# Tire pressures...........



## johnebgoode (Oct 4, 2005)

I experimented with my tire pressures. I am running Toyo Proxes (17" Stock size). I lowered frts. to 33lbs and rears to 30 lbs. Was at 35 on all 4. I see a positive difference in the way the car handles and the way it leaves from a stop when I nail it. What pressures are you running? How is car handling in cold weather?


----------



## Russ2005 (Nov 24, 2005)

I have settled on fronts at 31 and rear at 29/30 (warm) on the factory BF Goodrich tires. That is about the best I can get them and they still handle like chit! As soon as I round up $1K that is the next mod I am making.


----------



## J.E.T. (Sep 30, 2005)

Running 40 psi all around.......a little rough on the ride but worth it IMO. I have the new Goodyear F1 G3 D3's.

JET


----------



## QSGTO (Nov 21, 2005)

Russ2005 said:


> I have settled on fronts at 31 and rear at 29/30 (warm) on the factory BF Goodrich tires.
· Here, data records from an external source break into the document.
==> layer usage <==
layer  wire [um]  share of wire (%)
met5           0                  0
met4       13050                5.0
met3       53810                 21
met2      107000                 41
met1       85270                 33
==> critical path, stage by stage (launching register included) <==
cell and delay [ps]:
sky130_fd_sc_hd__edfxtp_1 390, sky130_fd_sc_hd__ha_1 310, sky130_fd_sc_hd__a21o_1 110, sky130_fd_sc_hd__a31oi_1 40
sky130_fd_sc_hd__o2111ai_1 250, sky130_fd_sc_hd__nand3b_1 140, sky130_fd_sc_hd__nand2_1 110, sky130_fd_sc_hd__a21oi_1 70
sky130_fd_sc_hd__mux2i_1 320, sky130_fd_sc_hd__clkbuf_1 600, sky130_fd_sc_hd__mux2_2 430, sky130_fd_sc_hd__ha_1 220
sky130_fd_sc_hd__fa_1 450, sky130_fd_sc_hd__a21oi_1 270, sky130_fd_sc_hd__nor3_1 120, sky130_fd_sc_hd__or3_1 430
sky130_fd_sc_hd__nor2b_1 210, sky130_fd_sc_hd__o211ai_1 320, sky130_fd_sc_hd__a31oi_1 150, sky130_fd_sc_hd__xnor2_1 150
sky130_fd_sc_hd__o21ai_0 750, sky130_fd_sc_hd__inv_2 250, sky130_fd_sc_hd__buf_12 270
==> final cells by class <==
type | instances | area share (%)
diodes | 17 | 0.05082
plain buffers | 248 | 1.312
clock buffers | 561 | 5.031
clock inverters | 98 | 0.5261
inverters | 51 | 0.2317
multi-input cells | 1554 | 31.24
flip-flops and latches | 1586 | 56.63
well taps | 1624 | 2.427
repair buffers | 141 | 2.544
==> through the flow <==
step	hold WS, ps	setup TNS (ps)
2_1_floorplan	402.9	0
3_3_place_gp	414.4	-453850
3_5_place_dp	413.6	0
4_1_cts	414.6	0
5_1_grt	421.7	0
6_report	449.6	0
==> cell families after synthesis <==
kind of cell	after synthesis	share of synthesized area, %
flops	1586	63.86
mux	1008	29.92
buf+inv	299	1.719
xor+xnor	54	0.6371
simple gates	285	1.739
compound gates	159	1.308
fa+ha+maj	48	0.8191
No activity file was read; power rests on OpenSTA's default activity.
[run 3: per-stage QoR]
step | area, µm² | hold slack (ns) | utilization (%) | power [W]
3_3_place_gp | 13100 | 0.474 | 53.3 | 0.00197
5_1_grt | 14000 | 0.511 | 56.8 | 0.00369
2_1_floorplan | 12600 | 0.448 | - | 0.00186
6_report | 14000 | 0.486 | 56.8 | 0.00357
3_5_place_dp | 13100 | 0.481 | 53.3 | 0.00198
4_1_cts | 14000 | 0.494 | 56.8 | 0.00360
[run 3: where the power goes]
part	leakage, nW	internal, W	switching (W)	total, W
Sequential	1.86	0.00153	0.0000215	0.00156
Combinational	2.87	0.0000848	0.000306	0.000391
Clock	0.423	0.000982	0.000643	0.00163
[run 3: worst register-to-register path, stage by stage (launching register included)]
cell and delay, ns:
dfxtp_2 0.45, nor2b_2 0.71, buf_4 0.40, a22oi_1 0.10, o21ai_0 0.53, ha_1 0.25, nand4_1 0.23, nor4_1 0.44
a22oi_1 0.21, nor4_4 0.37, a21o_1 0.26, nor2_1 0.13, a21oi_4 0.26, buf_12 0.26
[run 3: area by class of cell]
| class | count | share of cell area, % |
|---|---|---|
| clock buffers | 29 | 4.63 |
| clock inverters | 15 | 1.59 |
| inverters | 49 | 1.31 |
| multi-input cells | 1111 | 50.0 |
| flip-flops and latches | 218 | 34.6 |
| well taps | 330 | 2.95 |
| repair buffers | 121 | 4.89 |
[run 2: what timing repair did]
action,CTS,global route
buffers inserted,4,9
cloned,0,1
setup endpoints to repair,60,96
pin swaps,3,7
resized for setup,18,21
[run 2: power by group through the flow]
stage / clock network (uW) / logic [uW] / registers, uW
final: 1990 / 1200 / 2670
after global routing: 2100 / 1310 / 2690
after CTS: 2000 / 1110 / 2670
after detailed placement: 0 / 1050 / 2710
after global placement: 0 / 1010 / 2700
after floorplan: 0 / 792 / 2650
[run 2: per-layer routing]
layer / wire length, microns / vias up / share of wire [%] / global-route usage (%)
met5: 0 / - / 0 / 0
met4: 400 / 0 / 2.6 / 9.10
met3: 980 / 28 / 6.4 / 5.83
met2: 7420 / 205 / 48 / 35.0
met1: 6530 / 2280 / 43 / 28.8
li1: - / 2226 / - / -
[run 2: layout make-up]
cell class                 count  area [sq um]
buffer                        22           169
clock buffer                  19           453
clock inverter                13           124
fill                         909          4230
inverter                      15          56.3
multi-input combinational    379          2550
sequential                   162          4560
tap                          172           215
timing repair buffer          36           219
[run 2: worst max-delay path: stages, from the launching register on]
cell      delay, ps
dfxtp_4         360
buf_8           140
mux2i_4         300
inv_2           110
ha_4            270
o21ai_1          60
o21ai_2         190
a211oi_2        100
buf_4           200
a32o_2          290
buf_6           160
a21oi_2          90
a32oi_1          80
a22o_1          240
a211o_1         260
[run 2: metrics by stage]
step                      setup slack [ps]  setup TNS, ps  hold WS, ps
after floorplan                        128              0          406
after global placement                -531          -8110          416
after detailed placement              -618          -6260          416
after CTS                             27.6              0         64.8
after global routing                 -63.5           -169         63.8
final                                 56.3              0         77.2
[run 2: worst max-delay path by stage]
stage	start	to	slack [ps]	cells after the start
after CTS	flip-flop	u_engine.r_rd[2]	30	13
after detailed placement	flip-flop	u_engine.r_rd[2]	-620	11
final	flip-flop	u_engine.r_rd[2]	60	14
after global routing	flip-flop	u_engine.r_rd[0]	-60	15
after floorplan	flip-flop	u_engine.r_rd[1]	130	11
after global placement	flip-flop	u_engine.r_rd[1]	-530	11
That is about the best I can get them and they still handle like chit! As soon as I round up $1K that is the next mod I am making.


Want a good deal on tires? go to www.discounttiredirect.com. They come with free shipping. Take them to your local discount tire or any tire store and have them installed. I saved $20 each that way on my drag radials. Be sure to buy the free replacement certificates. It's worth it. I got nails in the sidewalls the third week I had them.arty:


----------